### EXERCISE
Work out the count of lines in the listing below that include "metrics". Give that count alone.

*** SOURCE DATA ***

## src/rtl/solver_scheduler.sv

```systemverilog
// Round-robin scheduler for the shared crypto datapath (enc / dec / pwd).
// It issues one engine op at a time through a start/done handshake with a timeout.
//
// state | meaning
// IDLE  | no op in flight; arbitrate pending requests
// ISSUE | eng_start high for this cycle; timer cleared
// WAIT  | waiting for eng_done, timer counting toward TIMEOUT
// DONE  | result_valid strobe; release grant next cycle
module solver_scheduler #(
  parameter int PT_W    = 60,
  parameter int CT_W    = 78,
  parameter int TIMEOUT = 255
) (
  input  logic            Clk,
  input  logic            Rst_n,
  input  logic            req_enc,
  input  logic [PT_W-1:0] enc_data,
  input  logic            req_dec,
  input  logic [CT_W-1:0] dec_data,
  input  logic            req_pwd,
  output logic [2:0]      grant,
  output logic [1:0]      eng_sel,
  output logic            eng_start,
  output logic [PT_W-1:0] eng_pt,
  output logic [CT_W-1:0] eng_ct,
  input  logic            eng_done,
  input  logic [CT_W-1:0] eng_res_ct,
  input  logic [PT_W-1:0] eng_res_pt,
  output logic [CT_W-1:0] result_ct,
  output logic [PT_W-1:0] result_pt,
  output logic            result_valid,
  output logic [1:0]      result_tag,
  output logic            result_err,
  output logic            busy
);

  typedef enum logic [1:0] {S_IDLE, S_ISSUE, S_WAIT, S_DONE} state_t;

  localparam logic [1:0] SEL_ENC  = 2'b00;
  localparam logic [1:0] SEL_DEC  = 2'b01;
  localparam logic [1:0] SEL_PWD  = 2'b10;
  localparam logic [1:0] SEL_IDLE = 2'b11;
  localparam logic [7:0] TIMEOUT_L = 8'(TIMEOUT);

  state_t     state;
  logic [1:0] rr_last;
  logic [7:0] timer;
  logic [7:0] timer_inc;
  logic [2:0] req_v;
  logic       pick_valid;
  logic [1:0] pick;

  assign req_v     = {req_pwd, req_dec, req_enc};
  assign timer_inc = timer + 8'd1;

  // Search starts at the requester after the last one served.
  always_comb begin
    pick_valid = |req_v;
    pick       = SEL_ENC;
    case (rr_last)
      SEL_ENC: begin
        if (req_v[1])      pick = SEL_DEC;
        else if (req_v[2]) pick = SEL_PWD;
        else               pick = SEL_ENC;
      end
      SEL_DEC: begin
        if (req_v[2])      pick = SEL_PWD;
        else if (req_v[0]) pick = SEL_ENC;
        else               pick = SEL_DEC;
      end
      default: begin
        if (req_v[0])      pick = SEL_ENC;
        else if (req_v[1]) pick = SEL_DEC;
        else               pick = SEL_PWD;
      end
    endcase
  end

  always_ff @(posedge Clk or negedge Rst_n) begin
    if (!Rst_n) begin
      state        <= S_IDLE;
      rr_last      <= SEL_PWD;
      timer        <= 8'd0;
      grant        <= 3'b000;
      eng_sel      <= SEL_IDLE;
      eng_start    <= 1'b0;
      eng_pt       <= '0;
      eng_ct       <= '0;
      result_ct    <= '0;
      result_pt    <= '0;
      result_valid <= 1'b0;
      result_tag   <= 2'b00;
      result_err   <= 1'b0;
      busy         <= 1'b0;
    end else begin
      case (state)
        S_IDLE: begin
          if (pick_valid) begin
            grant     <= 3'b001 << pick;
            eng_sel   <= pick;
            rr_last   <= pick;
            eng_start <= 1'b1;
            busy      <= 1'b1;
            if (pick == SEL_ENC) eng_pt <= enc_data;
            if (pick == SEL_DEC) eng_ct <= dec_data;
            state     <= S_ISSUE;
          end
        end
        S_ISSUE: begin
          eng_start <= 1'b0;
          timer     <= 8'd0;
          state     <= S_WAIT;
        end
        S_WAIT: begin
          timer <= timer_inc;
          // A done arriving on the terminal cycle still counts as success.
          if (eng_done) begin
            if (eng_sel == SEL_ENC) result_ct <= eng_res_ct;
            else                    result_pt <= eng_res_pt;
            result_err   <= 1'b0;
            result_valid <= 1'b1;
            result_tag   <= eng_sel;
            state        <= S_DONE;
          end else if (timer_inc == TIMEOUT_L) begin
            result_err   <= 1'b1;
            result_valid <= 1'b1;
            result_tag   <= eng_sel;
            state        <= S_DONE;
          end
        end
        default: begin
          grant        <= 3'b000;
          eng_sel      <= SEL_IDLE;
          result_valid <= 1'b0;
          result_err   <= 1'b0;
          busy         <= 1'b0;
          state        <= S_IDLE;
        end
      endcase
    end
  end

endmodule

```

## config.mk

```make
export PLATFORM = sky130hd
export DESIGN_NAME = solver_scheduler
export DESIGN_NICKNAME = d
export VERILOG_FILES = /design/src/rtl/solver_scheduler.sv
export SDC_FILE = /design/constraint.sdc
export NUM_CORES = 1
export LEC_CHECK = 0
export BUFFER_PORTS_ARGS = -buffer_cell sky130_fd_sc_hd__clkbuf_2
export CAP_MARGIN = 0
export CELL_PAD_IN_SITES_DETAIL_PLACEMENT = 2
export CELL_PAD_IN_SITES_GLOBAL_PLACEMENT = 2
export CORE_AREA = 4 4 221 223
export CTS_CLUSTER_DIAMETER = 50
export DETAILED_ROUTE_END_ITERATION = 8
export DIE_AREA = 0 0 225 227
export GPL_ROUTABILITY_DRIVEN = 0
export PLACE_DENSITY_LB_ADDON = 0.1
export SLEW_MARGIN = 10
export SYNTH_ARGS = -nofsm -noshare
export SYNTH_HDL_FRONTEND = slang
export SYNTH_SLANG_ARGS = --single-unit
```

## constraint.sdc

```tcl
create_clock -name Clk -period 4.93 [get_ports Clk]
set_input_delay 0.986 -clock Clk [delete_from_list [all_inputs] [get_ports Clk]]
set_output_delay 0.986 -clock Clk [all_outputs]
set_load 0.1 [all_outputs]
```

==> metrics.yaml, run 1 <==
run_status: "finished, final reports clean"
cts_resized: 0
synth_common_cells: "296 x dfrtp_1, 217 x mux2_2, 59 x mux2_4"
grt_max_degree: 97
path_buf_inv: 1
critical-path-slowest-cell: "dfstp_2"
synth_top_cell_area_share_pct: 62.9
yosys_warnings: 0
cp_max_fo: 6
slew_headroom_pct: 26.8
arrival_ps: 1720
setup.worst_path.end_class: "primary output"
firstDrtPassIters: 4
syn-cell-area_um2: 11800
synth_top_family_by_area: "multiplexers"
min_period_ps: 2710
hold_viol: 0
grt.total_usage_pct: 16.0
drive_gt1_share_pct: 68.5
min_period_over_period_pct: 54.9
maxSlewViolCount: 0
synthXorXnorAreaFrac_pct: 0
synth_fa_ha_area_share_pct: 0.638
die_x_um: 225
wire_per_inst_um: 21.8
r2r_slack_ps: 2300
slowest_delay_ps: 630
tns_ps: 0
die_h_um: 227
synth_cells: 736
htree_num_levels: 2
cts_tree: "done"
hpwl_mm: 32.7
drc: 0
clk_path_buf_depth: 3
synth_nets: 1024
core_um2: 46600
rsz0062_at_grt: "false"
reg2reg_to: "result_ct[31]"
place_inst: 1886
start_util_pct: 25.3
grt_pass1_vias: 9458
startpoint_type: "register"
clock-sinks: 299
grt_overflow: 0
cts_setup_buffers: 0
syn_avg_cell_area_um2: 16.0
hold_buffers: 0
synthSimpleGateAreaFrac_pct: 2.80
pin_count: 569
ant_nets: 0
ff2ff_path_depth: 6
cts_inserted_buffers: 43
ys_ff_latch: 299
setup_violations: 0
async_flop_share_pct: 100
synthTopCellsByArea: "dfrtp_1 63%, mux2_2 21%, mux2_4 7.5%"
synth_top_flop_cell: "dfrtp_1"
reg2reg_from: "state[0]"
vias: 8385
clkTransAtPathRegs_ps: 50
num_rows: 79
yosysMostFrequentCell: "dfrtp_1"
yosysTopAreaCell: "dfrtp_1"
dieArea_um2: 51100
grt_pass1_wl_mm: 62.1
routed_wl_mm: 42.7
synth-compound-area-share_pct: 2.39
clkLatencyLatePin_ps: 550
yosys-mux-area-fraction_pct: 28.5
fin_nets: 1612
critical_path_class: "register to primary output"
io_buffers: 568
drt-vias-per-instance: 4.28
fin_util_pct: 35.9
fin_worst_skew_ps: 14.7
worstPathRequired_ps: 3940
cp_cell_sequence: "clkbuf_2"
cts_root_buffer: "clkbuf_16"
ys_seq_area_share_pct: 63.6
yosysUniqueCellTypes: 46
drv_cap: 0
max_freq_mhz: 370
antenna_found_initial: 4
synth-edff-count: 0
hold_class: "input pin to asynchronous set/reset pin"
final_cells: 1959
syn2layout_area_growth_pct: 41.8
drt_iter0_drc: 278
worstMarginPinSlew_ps: 1100
finalHoldWorstSlack_ps: 394
crit_family: "flip-flops"
==> how the worst max path moves through the flow <==
stage	startpoint	to	slack, ps	depth (start not counted)
after global routing	req_enc	eng_ct[37]	2100	5
final	eng_sel[0]	eng_sel[0]	2220	1
after detailed placement	req_enc	eng_ct[29]	1700	5
after floorplan	eng_done	result_ct[57]	2610	6
after CTS	eng_sel[0]	eng_sel[0]	2180	1
after global placement	req_enc	eng_ct[76]	1810	5
==> per-layer routing <==
layer | part of all wire, % | up-vias | wire length (µm) | global-route usage [%]
met4 | 1.4 | 6 | 586 | 3.60
met5 | 0.096 | - | 41 | 0
met2 | 49 | 335 | 21100 | 26.8
li1 | - | 3772 | - | -
met3 | 10 | 48 | 4310 | 7.40
met1 | 39 | 4224 | 16600 | 19.1
==> placed cells by master, fill, tap and decap left out, drive strengths merged, types with 2 or more instances in the layout <==
cell and instances:
nand3 9, or2 2, a211oi 3, nor2 13
nand2 19, o31ai 2, nor3 6, a21oi 7
a211o 2, bufinv 2, nand4 5, o21ai 13
clkbuf 632, mux2i 2, a22o 2, clkinv 4
ha 6, buf 8, a21o 2, nor2b 3
nand2b 3, a21boi 3, a31oi 2, dfrtp 296
dfstp 3, inv 12, and3 2, mux2 276
==> stage by stage <==
stage,setup slack (ps),cell area [µm²]
6_report,2220,16700
5_1_grt,2100,16700
4_1_cts,2180,16700
3_5_place_dp,1700,15300
3_3_place_gp,1810,15300
2_1_floorplan,2610,11800
==> cell type report <==
cell class              count  area [µm²]
repair buffers            575        2930
diodes                      1        2.50
multi-input cells         393        4050
inverters                  12        45.0
clock buffers              65        1330
well taps                 607         759
flip-flops and latches    299        7490
clock inverters             7        91.3
fillers                  4943       29900
==> state kept, by name, summed over array words and instances, names as in the netlist, 3 cells and up <==
register   flops
result_pt     60
timer          8
result_ct     78
grant          3
eng_pt        60
eng_ct        78
==> logic make-up after synthesis <==
group	Yosys count
flops	299
mux	278
simple gates	67
buf+inv	44
compound gates	42
fa+ha+maj	6
Power of run 1 is not shown: default switching activity piles up to over one toggle a cycle in this logic, so the estimate is an artifact.
==> run 2: changes to the inputs <==
- CORE_AREA: 4 4 221 223 -> 4 4 222 224
- DIE_AREA: 0 0 225 227 -> 0 0 226 228
- clock period: 4.93 -> 2.65 ns (I/O delays scaled with it)
==> metrics.yaml, run 2 (same netlist as run 1, synthesis figures left out) <==
worstPathRequired_ps: 2120  # -1820 ps
grt_overflow: 0  # unchanged
drt_iter0_drc: 239  # -14%
reg2reg_from: "state[0]"
dieArea_um2: 51500  # +0.89%
grt.total_usage_pct: 16.4  # +0.32 points
cts_setup_buffers: 0  # unchanged
rsz0062_at_grt: "false"
clkTransAtPathRegs_ps: 60  # about the same
firstDrtPassIters: 4  # unchanged
hpwl_mm: 33.5  # +2.4%
cts_tree: "done"
hold_buffers: 1  # +1
fin_util_pct: 36.3  # +0.48 points
clk_path_buf_depth: 3  # unchanged
core_um2: 47300  # +1.7%
reg2reg_to: "result_pt[7]"
io_buffers: 568  # unchanged
use_met1_pct: 18.8  # -0.32 points
slowest_delay_ps: 630  # about the same
path_buf_inv: 1  # unchanged
setup.worst_path.end_class: "primary output"
top_usage_layer: "met2"
hold_viol: 0  # unchanged
critical_path_class: "register to primary output"
cts_resized: 0  # unchanged
drive_gt1_share_pct: 69.2  # +0.61 points
layout_common_cells: "567 x clkbuf_2, 296 x dfrtp_1, 217 x mux2_2, 59 x mux2_4, 49 x clkbuf_16"
r2r_slack_ps: 660  # -1640 ps
grt_pass1_vias: 9782  # +3.4%
start_util_pct: 24.9  # -0.42 points
cp_max_fo: 6  # unchanged
clkLatencyLatePin_ps: 560  # about the same
nFillCells: 4935  # -0.16%
cts_root_buffer: "clkbuf_16"
vias: 8602  # +2.6%
worstMarginPinSlew_ps: 639  # -460 ps
antenna_found_initial: 8  # +4
grt_pass1_wl_mm: 64.4  # +3.7%
largest_registers: "eng_ct (78), result_ct (78)"
die_h_um: 228  # +0.44%
drc: 0  # unchanged
ff2ff_path_depth: 6  # unchanged
met3_usage_pct: 7.95  # +0.54 points
layout_commonest_cell: "clkbuf_2"
worst_slack_ps: 398  # -1830 ps
fin_nets: 1633  # +1.3%
min_period_ps: 2250
worstHoldStart: "eng_res_pt[9]"
arrival_ps: 1720  # about the same
fin_worst_skew_ps: 17.0  # +2.28 ps
max_freq_mhz: 444
cp_cell_sequence: "clkbuf_2"
die_x_um: 226  # +0.44%
min_period_over_period_pct: 85.0
syn2layout_area_growth_pct: 46.2
maxSlewViolCount: 0  # unchanged
cp.depth: 1  # unchanged
drt-vias-per-instance: 4.30  # +0.54%
setup_violations: 0  # unchanged
cts_inserted_buffers: 46  # +7.0%
clock-sinks: 299  # unchanged
pin_count: 569  # unchanged
run_status: "finished, final reports clean"
ant_nets: 0  # unchanged
tns_ps: 0  # unchanged
startpoint_type: "register"
drv_cap: 0  # unchanged
pre_cts_ws_ps: 467  # -1240 ps
crit_family: "flip-flops"
hold_path_end: "result_pt[9]"
routed_wl_mm: 43.1  # +1.0%
critical-path-slowest-cell: "dfstp_2"
hold_class: "input pin to register"
slew_headroom_pct: 57.6  # +31 points
grtUsageMet2_pct: 26.9  # +0.094 points
htree_num_levels: 2  # unchanged
worstHoldPathCells: 2
num_rows: 80  # +1.3%
grt_max_degree: 73  # -25%
wire_per_inst_um: 21.6  # -1.0%
run 2: cell count changes in the layout (fill, tap and decap cells not counted):
cell           change
inv_8              +1
buf_4              +7
clkinv_4           -1
buf_12            +10
clkinv_2           +1
clkbuf_8           -4
dlygate4sd3_1      +1
bufinv_16          +4
clkinvlp_4         +2
inv_6              +5
clkbuf_16          +4
diode_2            +2
run 2: how the worst max path moves through the flow:
stage	slack (ps)	from	end
CTS	320	eng_sel[0]	eng_sel[0]
global placement	490	req_enc	eng_ct[69]
finish	400	eng_sel[1]	eng_sel[1]
global route	320	eng_sel[0]	eng_sel[0]
floorplan	790	eng_done	result_ct[57]
detailed placement	470	req_enc	eng_ct[35]
run 2: cell type report:
| class | instances | area (µm²) | share of cell area, % |
|---|---|---|---|
| repair buffers | 593 | 3190 | 18.6 |
| diodes | 3 | 7.51 | 0.0436 |
| inverters | 12 | 45.0 | 0.262 |
| flip-flops and latches | 299 | 7490 | 43.5 |
| well taps | 615 | 769 | 4.47 |
| clock buffers | 65 | 1380 | 8.00 |
| multi-input cells | 393 | 4050 | 23.5 |
| clock inverters | 19 | 278 | 1.61 |
run 2: through the flow:
| stage | hold slack [ps] | area, µm² | std cells |
|---|---|---|---|
| after CTS | 143 | 17200 | 1996 |
| after global routing | 160 | 17200 | 1997 |
| after detailed placement | 475 | 15500 | 1911 |
| final | 196 | 17200 | 1999 |
| after floorplan | 234 | 11800 | 736 |
| after global placement | 466 | 15500 | 1911 |
run 2: routing by layer:
| metal | wire length, µm | up-vias |
|---|---|---|
| met3 | 4890 | 72 |
| met2 | 20600 | 366 |
| li1 | - | 3837 |
| met4 | 1110 | 10 |
| met1 | 16400 | 4317 |
| met5 | 57 | - |
Power of run 2 is left out for the same reason.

*** End of SOURCE DATA ***

### SOLVED PROBLEM
2